On Dec. 1, 2019, in South Minneapolis, David Schladetzky went to his ex-wife’s house to pick up his two sons. The boys, 8 and 11, were expecting him. When they ran to the front porch to meet him, he shot them. They were dead by the time police could get them into a squad car. Schladetzky went into the house to shoot and stab his ex-wife as of this June, and then he died by suicide. They were both found dead on scene, like the boys. No one outside their marriage had reported any indicator that this would happen. Now, an outwardly happy Minneapolis woman and her two boys are dead.
The greatest enabler of domestic violence is its invisibility. Across the world, the norm tends to be not to interfere with cases of domestic violence or abuse. It’s common to write it off as “their business.” It’s domestic, it happens in the home and it’s as old as sex itself. The people whose job it is to intervene and investigate are the police, a demographic who are consistently found to commit domestic violence against their partners at greater rates than the general population. This may all be the status quo, but — and I know this is obvious — none of this validates or excuses domestic violence.
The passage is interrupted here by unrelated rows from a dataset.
==> src/rtl/reg_dump_reader_pkg.sv <==
// Shared datapath definitions for the register-file dump reader.
// REG_ADDR_W / REG_DATA_W match the 32x32 register file (REG).
// dump_state_e is the walk FSM: IDLE -> READ -> SEND_A -> SEND_B -> (READ | DONE).
package reg_dump_reader_pkg;

  localparam int unsigned REG_ADDR_W = 5;
  localparam int unsigned REG_DATA_W = 32;
  localparam int unsigned REG_COUNT  = 32;

  typedef enum logic [2:0] {
    IDLE,
    READ,
    SEND_A,
    SEND_B,
    DONE
  } dump_state_e;

endpackage

==> src/rtl/reg_dump_reader_if.sv <==
// Valid/ready dump stream carrying one (register index, contents) beat.
// master: dump_valid, dump_addr, dump_data out; dump_ready in.
// slave : the reverse, for the debug/trace consumer.
interface reg_dump_reader_if
  import reg_dump_reader_pkg::*;
#(
  parameter int unsigned ADDR_W = REG_ADDR_W,
  parameter int unsigned DATA_W = REG_DATA_W
);

  logic              dump_valid;
  logic              dump_ready;
  logic [ADDR_W-1:0] dump_addr;
  logic [DATA_W-1:0] dump_data;

  modport master (
    output dump_valid,
    output dump_addr,
    output dump_data,
    input  dump_ready
  );

  modport slave (
    input  dump_valid,
    input  dump_addr,
    input  dump_data,
    output dump_ready
  );

endinterface

==> src/rtl/reg_dump_reader.sv <==
// Register-file dump reader.
// Sits between the decode stage and REG's read-address inputs. While idle the
// core read addresses pass straight through; after a start pulse it walks all
// NUM_REGS registers two at a time through REG's combinational read ports and
// emits one (address, data) beat per register on the dump stream.
//
// Ports:
//   clk          system clock, rising edge
//   reset        asynchronous active-low reset
//   start        single-cycle dump request, ignored while busy
//   core_addr1/2 decode-stage read addresses
//   REG_address1/2 read addresses driven to REG
//   data_out_1/2 combinational read data from REG
//   dump         stream master (dump_valid/dump_ready/dump_addr/dump_data)
//   busy         high from the cycle after start until DONE is exited
//   done         one-cycle pulse in the DONE state
//
// Build option: define REG_DUMP_SKIP_ZERO_EN to suppress beats whose captured
// value is zero (each skipped register still costs one cycle).
module reg_dump_reader
  import reg_dump_reader_pkg::*;
#(
  parameter int unsigned NUM_REGS = REG_COUNT,
  parameter int unsigned ADDR_W   = REG_ADDR_W,
  parameter int unsigned DATA_W   = REG_DATA_W
) (
  input  logic                     clk,
  input  logic                     reset,
  input  logic                     start,
  input  logic [ADDR_W-1:0]        core_addr1,
  input  logic [ADDR_W-1:0]        core_addr2,
  output logic [ADDR_W-1:0]        REG_address1,
  output logic [ADDR_W-1:0]        REG_address2,
  input  logic [DATA_W-1:0]        data_out_1,
  input  logic [DATA_W-1:0]        data_out_2,
  reg_dump_reader_if.master        dump,
  output logic                     busy,
  output logic                     done
);

  localparam logic [ADDR_W-1:0] LAST_PTR = ADDR_W'(NUM_REGS - 2);

  dump_state_e       state;
  logic [ADDR_W-1:0] ptr;
  logic [ADDR_W-1:0] ptr_hi;
  logic [DATA_W-1:0] cap_a;
  logic [DATA_W-1:0] cap_b;
  logic              hs;
  logic              keep_rd1;
  logic              keep_cap_b;
  logic              skip_a;
  logic              skip_b;

  assign ptr_hi = ptr + ADDR_W'(1);
  assign hs     = dump.dump_valid && dump.dump_ready;

  // Beat data comes straight from the capture registers, so it cannot change
  // while a beat waits for the consumer.
  assign dump.dump_data = (state == SEND_B) ? cap_b : cap_a;

  // keep_*: whether the beat about to be presented is emitted.
  // skip_*: advance without a handshake when the beat was suppressed.
  always_comb begin
`ifdef REG_DUMP_SKIP_ZERO_EN
    keep_rd1   = (data_out_1 != '0);
    keep_cap_b = (cap_b != '0);
    skip_a     = (cap_a == '0);
    skip_b     = (cap_b == '0);
`else
    keep_rd1   = 1'b1;
    keep_cap_b = 1'b1;
    skip_a     = 1'b0;
    skip_b     = 1'b0;
`endif
  end

  always_comb begin
    if (state == IDLE) begin
      REG_address1 = core_addr1;
      REG_address2 = core_addr2;
    end else begin
      REG_address1 = ptr;
      REG_address2 = ptr_hi;
    end
  end

  always_ff @(posedge clk or negedge reset) begin
    if (!reset) begin
      state          <= IDLE;
      ptr            <= '0;
      cap_a          <= '0;
      cap_b          <= '0;
      dump.dump_valid <= 1'b0;
      dump.dump_addr  <= '0;
      busy           <= 1'b0;
      done           <= 1'b0;
    end else begin
      case (state)
        IDLE: begin
          if (start) begin
            state <= READ;
            ptr   <= '0;
            busy  <= 1'b1;
          end
        end
        READ: begin
          cap_a           <= data_out_1;
          cap_b           <= data_out_2;
          dump.dump_valid <= keep_rd1;
          dump.dump_addr  <= ptr;
          state           <= SEND_A;
        end
        SEND_A: begin
          if (hs || skip_a) begin
            dump.dump_valid <= keep_cap_b;
            dump.dump_addr  <= ptr_hi;
            state           <= SEND_B;
          end
        end
        SEND_B: begin
          if (hs || skip_b) begin
            dump.dump_valid <= 1'b0;
            if (ptr == LAST_PTR) begin
              state <= DONE;
              done  <= 1'b1;
            end else begin
              ptr   <= ptr + ADDR_W'(2);
              state <= READ;
            end
          end
        end
        DONE: begin
          done  <= 1'b0;
          busy  <= 1'b0;
          state <= IDLE;
        end
        default: state <= IDLE;
      endcase
    end
  end

endmodule
### config.mk
export PLATFORM = sky130hd
export DESIGN_NAME = mul_div_param
export DESIGN_NICKNAME = d
export VERILOG_FILES = /design/src/rtl/mul_div_param.sv
export SDC_FILE = /design/constraint.sdc
export NUM_CORES = 1
export LEC_CHECK = 0
export CAP_MARGIN = 20
export CORE_AREA = 10 10 139 192
export DETAILED_ROUTE_END_ITERATION = 8
export DIE_AREA = 0 0 149 202
export DONT_BUFFER_PORTS = 1
export GPL_TIMING_DRIVEN = 0
export PLACE_DENSITY = 0.72
export SYNTH_ARGS = -nofsm -noshare
export SYNTH_HDL_FRONTEND = slang
export SYNTH_SLANG_ARGS = --single-unit
export TNS_END_PERCENT = 20
### constraint.sdc
create_clock -name clock -period 5.9 [get_ports clock]
set_input_delay 1.18 -clock clock [delete_from_list [all_inputs] [get_ports clock]]
set_output_delay 1.18 -clock clock [all_outputs]
set_load 0.005 [all_outputs]
===== src/rtl/pipe_hazard_unit_pkg.sv =====
// Shared types for the MIPS hazard/forwarding unit: forwarding selects,
// the shadow stage record, and the forwarding-select helper.
package pipe_hazard_unit_pkg;

    localparam int SHADOW_REG_W = 5;

    localparam logic [1:0] FWD_NONE = 2'b00;
    localparam logic [1:0] FWD_WB   = 2'b01;
    localparam logic [1:0] FWD_MEM  = 2'b10;

    typedef struct packed {
        logic [SHADOW_REG_W-1:0] rs;
        logic [SHADOW_REG_W-1:0] rt;
        logic [SHADOW_REG_W-1:0] dst;
        logic                    regwrite;
        logic                    memread;
    } stage_t;

    // $0 is hardwired, so a write to it never produces a value worth forwarding
    function automatic logic [1:0] fwd_sel(input stage_t mem, input stage_t wb,
                                           input logic [SHADOW_REG_W-1:0] src);
        if (mem.regwrite && mem.dst != '0 && mem.dst == src) return FWD_MEM;
        if (wb.regwrite && wb.dst != '0 && wb.dst == src) return FWD_WB;
        return FWD_NONE;
    endfunction

endpackage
A high-profile case from 2018, wherein three teenage daughters killed their father in a suburb of Moscow, is still under trial in Russia. Mikhail Khachaturyan banished his wife from their apartment after beating her for years, with no response from police to her calls for help. Their neighbors were similarly afraid of Khachaturyan and had approached the police for help in the past. The police did nothing. Khachaturyan then sexually, physically and mentally abused his 17-, 18-, and 19-year-old daughters for years until they worked together one night to kill him with his own tools: a knife, hammer and pepper spray. The three daughters are now, essentially, in a nationwide tug-of-war between men’s rights groups and human rights activists. The former label them murderers, a threat to men’s existence and the latter declare them acting in self-defense.
Russia is an interesting case. The Duma rolled back protections on domestic violence in 2017 under Putin, so now, for beatings of spouses or children that result in blood or bruises, but no broken bones or hospital visit, are maximally punished by a fine or two weeks in custody, and you can do this up to once per year before it starts to matter. This obviously reinforces a culture of fear and the right of might. This furthers a mentality where women, the weaker sex, are punching bags who can’t complain. Must be a pity they can vote. You don’t need to speak a word of Russian to begin to imagine the fear that the girls lived in with this video their father had recorded.
On Nov. 23 of this year, citizens all over France marched against the femicide that makes up more than 10% of all murders in the country. They are domestic abuse, they are labelled “crimes of passion,” but they are still one person directly causing the death of another. Here I was, naively thinking about feminism in France in terms of the bold statements of La majorité opprimée and the film Je ne suis pas un homme facile. (Check it out on Netflix, it’s super fun).
Domestic batteries, assaults and deaths are not a uniquely American problem, or Russian or French. Domestic violence is usually pretty invisible, just like Schladetzky’s. I hope my fellow women don’t live with the quiet, permanent fear that you may one day date someone who will kill you. But we probably all do. We can raise our boys to channel their disappointment correctly. We can reject and reconstruct threatening attitudes early in a relationship. But we all probably personally know, and will know, a lot more people than we’re aware of who undergo abuse at home that is somehow much more acceptable than two men beating each other up at a house party. Man or woman, commit violence against no one, and believe the ones who send even the slightest distress signal. You might save a life.